TASK DIRECTIONS: The word "standard" appears in some lines of the listing below; report how many such lines there are, and nothing else.

THE DATA:
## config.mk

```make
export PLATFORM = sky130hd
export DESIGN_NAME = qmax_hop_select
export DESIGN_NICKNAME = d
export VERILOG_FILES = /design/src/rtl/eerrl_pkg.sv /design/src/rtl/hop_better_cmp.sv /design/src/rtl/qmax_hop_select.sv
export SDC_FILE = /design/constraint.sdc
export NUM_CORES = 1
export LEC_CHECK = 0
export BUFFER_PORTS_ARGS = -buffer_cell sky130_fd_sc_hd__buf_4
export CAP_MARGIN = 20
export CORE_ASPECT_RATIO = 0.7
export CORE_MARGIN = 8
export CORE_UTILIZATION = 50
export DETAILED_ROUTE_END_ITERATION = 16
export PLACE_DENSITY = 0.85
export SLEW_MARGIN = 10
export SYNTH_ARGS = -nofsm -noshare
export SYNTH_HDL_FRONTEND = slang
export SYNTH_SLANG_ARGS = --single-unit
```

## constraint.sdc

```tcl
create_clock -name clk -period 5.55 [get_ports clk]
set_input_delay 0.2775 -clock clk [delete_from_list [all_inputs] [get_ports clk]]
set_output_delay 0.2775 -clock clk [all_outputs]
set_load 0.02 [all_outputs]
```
...
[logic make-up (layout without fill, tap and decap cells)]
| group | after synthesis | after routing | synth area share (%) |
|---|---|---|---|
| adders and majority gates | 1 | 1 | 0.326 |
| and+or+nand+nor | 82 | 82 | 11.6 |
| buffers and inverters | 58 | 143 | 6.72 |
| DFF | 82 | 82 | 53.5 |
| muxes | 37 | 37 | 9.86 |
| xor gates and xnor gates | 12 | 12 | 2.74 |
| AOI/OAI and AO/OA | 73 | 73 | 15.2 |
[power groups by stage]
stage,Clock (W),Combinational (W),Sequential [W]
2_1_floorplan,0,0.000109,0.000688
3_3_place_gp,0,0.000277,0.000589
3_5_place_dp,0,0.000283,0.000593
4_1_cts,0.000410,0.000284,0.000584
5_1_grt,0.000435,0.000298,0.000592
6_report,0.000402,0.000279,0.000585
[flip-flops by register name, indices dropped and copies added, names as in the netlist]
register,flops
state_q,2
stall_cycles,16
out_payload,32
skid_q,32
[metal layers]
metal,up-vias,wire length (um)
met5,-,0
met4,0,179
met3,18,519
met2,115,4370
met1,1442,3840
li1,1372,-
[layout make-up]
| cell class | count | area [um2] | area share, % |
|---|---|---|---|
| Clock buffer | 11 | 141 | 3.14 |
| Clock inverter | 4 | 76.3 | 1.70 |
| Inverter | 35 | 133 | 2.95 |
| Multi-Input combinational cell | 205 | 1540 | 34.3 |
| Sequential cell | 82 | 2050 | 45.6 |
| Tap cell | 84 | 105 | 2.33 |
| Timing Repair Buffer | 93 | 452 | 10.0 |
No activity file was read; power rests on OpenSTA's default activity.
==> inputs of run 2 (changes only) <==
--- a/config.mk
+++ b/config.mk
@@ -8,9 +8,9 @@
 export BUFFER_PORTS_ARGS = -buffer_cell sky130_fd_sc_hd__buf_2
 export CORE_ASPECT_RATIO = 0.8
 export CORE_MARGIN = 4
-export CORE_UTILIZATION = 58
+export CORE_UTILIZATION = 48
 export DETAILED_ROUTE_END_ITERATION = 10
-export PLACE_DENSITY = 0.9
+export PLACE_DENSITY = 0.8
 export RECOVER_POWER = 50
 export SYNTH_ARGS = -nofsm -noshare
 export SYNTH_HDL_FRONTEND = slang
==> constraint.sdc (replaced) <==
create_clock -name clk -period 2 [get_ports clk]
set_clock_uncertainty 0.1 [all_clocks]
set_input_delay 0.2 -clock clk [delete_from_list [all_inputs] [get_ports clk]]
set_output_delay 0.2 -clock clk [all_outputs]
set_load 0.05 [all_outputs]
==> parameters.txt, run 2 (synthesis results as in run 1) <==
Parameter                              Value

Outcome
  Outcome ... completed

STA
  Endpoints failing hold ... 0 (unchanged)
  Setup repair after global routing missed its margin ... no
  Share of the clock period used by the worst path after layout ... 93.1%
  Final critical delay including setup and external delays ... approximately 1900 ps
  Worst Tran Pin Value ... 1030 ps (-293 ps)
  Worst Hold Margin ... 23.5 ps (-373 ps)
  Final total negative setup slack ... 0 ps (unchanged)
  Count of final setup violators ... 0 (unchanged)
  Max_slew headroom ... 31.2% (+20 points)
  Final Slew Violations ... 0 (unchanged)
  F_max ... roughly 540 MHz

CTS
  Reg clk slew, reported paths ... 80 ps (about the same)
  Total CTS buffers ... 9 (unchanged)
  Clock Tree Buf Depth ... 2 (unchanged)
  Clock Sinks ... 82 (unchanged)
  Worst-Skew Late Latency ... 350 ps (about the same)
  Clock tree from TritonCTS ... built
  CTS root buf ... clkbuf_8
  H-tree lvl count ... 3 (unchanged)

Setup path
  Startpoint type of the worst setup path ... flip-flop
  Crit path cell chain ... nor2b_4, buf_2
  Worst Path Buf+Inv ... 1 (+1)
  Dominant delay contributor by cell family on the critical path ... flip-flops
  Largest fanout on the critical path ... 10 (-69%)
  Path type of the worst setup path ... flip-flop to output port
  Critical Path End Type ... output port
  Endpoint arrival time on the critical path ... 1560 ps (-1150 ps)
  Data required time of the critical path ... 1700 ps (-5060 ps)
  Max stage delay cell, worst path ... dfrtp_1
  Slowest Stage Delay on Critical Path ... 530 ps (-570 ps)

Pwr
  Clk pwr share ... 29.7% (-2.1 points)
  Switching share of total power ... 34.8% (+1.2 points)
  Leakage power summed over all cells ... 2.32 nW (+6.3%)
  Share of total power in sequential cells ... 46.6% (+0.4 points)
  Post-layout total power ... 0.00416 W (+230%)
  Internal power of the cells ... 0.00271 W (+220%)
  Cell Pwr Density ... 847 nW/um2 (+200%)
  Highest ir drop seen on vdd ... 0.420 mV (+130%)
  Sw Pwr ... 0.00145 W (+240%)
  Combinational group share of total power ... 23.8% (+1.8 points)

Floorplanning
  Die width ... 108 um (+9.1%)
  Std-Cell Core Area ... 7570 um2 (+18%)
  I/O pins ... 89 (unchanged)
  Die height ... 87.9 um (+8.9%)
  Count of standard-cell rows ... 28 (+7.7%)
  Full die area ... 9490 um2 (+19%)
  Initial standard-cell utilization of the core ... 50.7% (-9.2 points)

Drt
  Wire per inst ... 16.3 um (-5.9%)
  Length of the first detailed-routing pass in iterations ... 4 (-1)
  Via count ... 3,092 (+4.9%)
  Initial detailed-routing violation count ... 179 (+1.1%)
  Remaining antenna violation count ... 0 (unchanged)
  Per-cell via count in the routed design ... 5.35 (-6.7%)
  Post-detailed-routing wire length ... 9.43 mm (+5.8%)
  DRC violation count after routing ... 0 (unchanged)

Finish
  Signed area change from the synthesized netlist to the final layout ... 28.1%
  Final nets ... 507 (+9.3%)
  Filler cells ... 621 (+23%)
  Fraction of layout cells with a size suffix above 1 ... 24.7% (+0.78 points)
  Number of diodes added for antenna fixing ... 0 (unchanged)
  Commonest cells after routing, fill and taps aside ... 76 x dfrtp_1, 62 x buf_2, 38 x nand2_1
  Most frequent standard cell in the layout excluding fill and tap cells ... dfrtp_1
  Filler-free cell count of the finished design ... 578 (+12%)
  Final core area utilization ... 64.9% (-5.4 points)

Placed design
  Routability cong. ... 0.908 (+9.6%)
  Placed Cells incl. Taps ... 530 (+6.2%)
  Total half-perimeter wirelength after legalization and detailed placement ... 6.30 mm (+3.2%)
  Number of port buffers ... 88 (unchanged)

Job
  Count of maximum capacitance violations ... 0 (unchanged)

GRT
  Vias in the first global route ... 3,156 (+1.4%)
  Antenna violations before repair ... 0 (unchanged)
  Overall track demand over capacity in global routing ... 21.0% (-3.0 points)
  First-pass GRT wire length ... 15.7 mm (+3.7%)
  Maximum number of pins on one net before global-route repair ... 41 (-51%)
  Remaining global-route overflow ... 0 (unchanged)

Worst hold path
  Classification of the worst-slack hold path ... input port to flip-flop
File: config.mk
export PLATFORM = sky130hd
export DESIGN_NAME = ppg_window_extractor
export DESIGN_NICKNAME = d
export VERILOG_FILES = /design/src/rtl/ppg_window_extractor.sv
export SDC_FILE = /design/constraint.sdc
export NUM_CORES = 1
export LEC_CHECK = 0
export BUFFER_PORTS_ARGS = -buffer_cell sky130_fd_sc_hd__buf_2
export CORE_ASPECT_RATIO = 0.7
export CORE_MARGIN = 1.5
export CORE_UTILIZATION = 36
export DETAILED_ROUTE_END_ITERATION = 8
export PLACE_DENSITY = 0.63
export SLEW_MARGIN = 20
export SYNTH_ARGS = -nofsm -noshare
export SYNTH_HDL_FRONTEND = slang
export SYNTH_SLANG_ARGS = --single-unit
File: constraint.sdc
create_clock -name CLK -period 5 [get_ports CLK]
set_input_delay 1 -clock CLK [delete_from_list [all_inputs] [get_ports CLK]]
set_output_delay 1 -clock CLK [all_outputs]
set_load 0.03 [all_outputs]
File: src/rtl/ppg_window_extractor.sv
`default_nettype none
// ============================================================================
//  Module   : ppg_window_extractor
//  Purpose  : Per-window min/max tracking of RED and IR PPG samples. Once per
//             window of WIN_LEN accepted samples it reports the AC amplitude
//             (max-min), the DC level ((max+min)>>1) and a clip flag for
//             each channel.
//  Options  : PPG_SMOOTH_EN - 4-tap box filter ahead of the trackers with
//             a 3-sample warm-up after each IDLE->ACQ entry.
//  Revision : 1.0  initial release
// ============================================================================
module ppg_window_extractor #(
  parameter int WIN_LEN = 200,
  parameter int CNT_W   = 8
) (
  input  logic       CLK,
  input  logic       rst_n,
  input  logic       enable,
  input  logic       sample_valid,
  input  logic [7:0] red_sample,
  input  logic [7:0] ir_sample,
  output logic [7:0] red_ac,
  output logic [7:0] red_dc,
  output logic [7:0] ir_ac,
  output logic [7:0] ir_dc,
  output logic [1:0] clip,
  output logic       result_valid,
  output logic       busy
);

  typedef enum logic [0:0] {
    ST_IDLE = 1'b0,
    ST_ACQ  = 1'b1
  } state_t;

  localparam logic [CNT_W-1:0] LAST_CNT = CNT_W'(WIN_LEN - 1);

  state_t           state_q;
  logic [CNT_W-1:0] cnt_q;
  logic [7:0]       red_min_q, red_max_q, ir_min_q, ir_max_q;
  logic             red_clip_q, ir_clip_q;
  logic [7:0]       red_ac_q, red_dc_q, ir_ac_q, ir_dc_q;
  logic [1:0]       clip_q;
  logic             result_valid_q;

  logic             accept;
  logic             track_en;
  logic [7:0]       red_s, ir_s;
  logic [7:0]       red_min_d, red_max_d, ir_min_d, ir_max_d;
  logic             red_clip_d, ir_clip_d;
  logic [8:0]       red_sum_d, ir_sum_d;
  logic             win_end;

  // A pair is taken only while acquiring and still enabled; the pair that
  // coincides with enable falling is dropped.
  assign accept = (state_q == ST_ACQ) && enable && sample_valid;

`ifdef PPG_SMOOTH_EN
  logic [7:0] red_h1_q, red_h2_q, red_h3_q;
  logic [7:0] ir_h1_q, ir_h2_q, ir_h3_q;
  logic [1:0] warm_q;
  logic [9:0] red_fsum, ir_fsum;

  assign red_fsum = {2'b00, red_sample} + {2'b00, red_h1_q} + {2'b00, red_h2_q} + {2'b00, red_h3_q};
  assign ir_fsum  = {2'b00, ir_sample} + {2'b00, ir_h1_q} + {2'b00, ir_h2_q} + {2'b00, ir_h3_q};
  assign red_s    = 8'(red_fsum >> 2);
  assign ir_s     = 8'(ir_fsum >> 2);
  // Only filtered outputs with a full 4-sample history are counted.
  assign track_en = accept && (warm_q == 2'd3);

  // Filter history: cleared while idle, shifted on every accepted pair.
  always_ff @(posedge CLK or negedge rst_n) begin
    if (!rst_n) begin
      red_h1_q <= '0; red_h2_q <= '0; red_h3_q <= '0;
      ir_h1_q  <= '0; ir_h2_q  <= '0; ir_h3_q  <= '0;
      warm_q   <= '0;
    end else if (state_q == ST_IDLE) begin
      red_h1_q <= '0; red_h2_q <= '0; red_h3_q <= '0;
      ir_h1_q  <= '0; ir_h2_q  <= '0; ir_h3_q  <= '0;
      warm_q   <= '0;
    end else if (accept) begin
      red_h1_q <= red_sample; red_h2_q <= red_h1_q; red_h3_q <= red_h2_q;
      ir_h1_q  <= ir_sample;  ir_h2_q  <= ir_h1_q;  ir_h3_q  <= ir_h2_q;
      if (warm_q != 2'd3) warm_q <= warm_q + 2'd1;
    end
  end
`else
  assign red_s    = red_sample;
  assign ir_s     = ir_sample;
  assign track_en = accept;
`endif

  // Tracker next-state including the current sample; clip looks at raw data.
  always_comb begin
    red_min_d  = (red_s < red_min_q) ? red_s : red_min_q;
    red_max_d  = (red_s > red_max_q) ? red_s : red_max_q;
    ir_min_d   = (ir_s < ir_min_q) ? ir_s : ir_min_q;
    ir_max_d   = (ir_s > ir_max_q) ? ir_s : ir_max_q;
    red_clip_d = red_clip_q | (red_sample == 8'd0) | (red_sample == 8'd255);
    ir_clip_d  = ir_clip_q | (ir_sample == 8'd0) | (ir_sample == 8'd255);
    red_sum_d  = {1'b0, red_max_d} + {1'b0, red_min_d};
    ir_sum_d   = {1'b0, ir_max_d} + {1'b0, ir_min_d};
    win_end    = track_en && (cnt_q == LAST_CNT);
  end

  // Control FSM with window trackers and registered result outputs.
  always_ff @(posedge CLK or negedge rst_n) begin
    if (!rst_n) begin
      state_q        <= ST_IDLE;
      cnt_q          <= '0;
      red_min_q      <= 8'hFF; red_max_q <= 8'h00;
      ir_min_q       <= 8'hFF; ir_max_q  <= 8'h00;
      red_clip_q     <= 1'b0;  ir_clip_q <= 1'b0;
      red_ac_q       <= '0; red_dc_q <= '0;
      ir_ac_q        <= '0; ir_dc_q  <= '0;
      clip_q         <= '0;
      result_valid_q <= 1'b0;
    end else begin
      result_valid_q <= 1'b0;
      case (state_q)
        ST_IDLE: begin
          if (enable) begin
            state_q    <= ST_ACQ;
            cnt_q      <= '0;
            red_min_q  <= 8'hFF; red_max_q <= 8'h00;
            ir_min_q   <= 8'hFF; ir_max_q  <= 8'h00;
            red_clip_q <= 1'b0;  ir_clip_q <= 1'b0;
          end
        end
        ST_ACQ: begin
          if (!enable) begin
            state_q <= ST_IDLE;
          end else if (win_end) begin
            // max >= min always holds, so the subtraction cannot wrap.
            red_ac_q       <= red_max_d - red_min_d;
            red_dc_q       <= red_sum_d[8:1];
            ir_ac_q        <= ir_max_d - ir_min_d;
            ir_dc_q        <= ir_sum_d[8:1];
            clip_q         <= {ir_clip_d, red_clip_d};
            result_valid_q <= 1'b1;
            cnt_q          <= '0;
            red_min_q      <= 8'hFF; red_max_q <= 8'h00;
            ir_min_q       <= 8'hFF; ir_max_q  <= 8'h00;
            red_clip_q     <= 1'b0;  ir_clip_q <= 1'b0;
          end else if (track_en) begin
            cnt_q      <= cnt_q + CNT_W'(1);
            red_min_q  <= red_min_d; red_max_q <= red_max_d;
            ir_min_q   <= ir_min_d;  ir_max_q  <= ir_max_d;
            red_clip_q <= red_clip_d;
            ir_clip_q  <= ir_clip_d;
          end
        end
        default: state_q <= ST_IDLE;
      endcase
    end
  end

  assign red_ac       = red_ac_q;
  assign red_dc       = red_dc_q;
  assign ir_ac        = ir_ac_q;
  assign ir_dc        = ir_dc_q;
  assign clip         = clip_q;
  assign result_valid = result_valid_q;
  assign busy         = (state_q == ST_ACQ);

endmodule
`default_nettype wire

SOLUTION: 3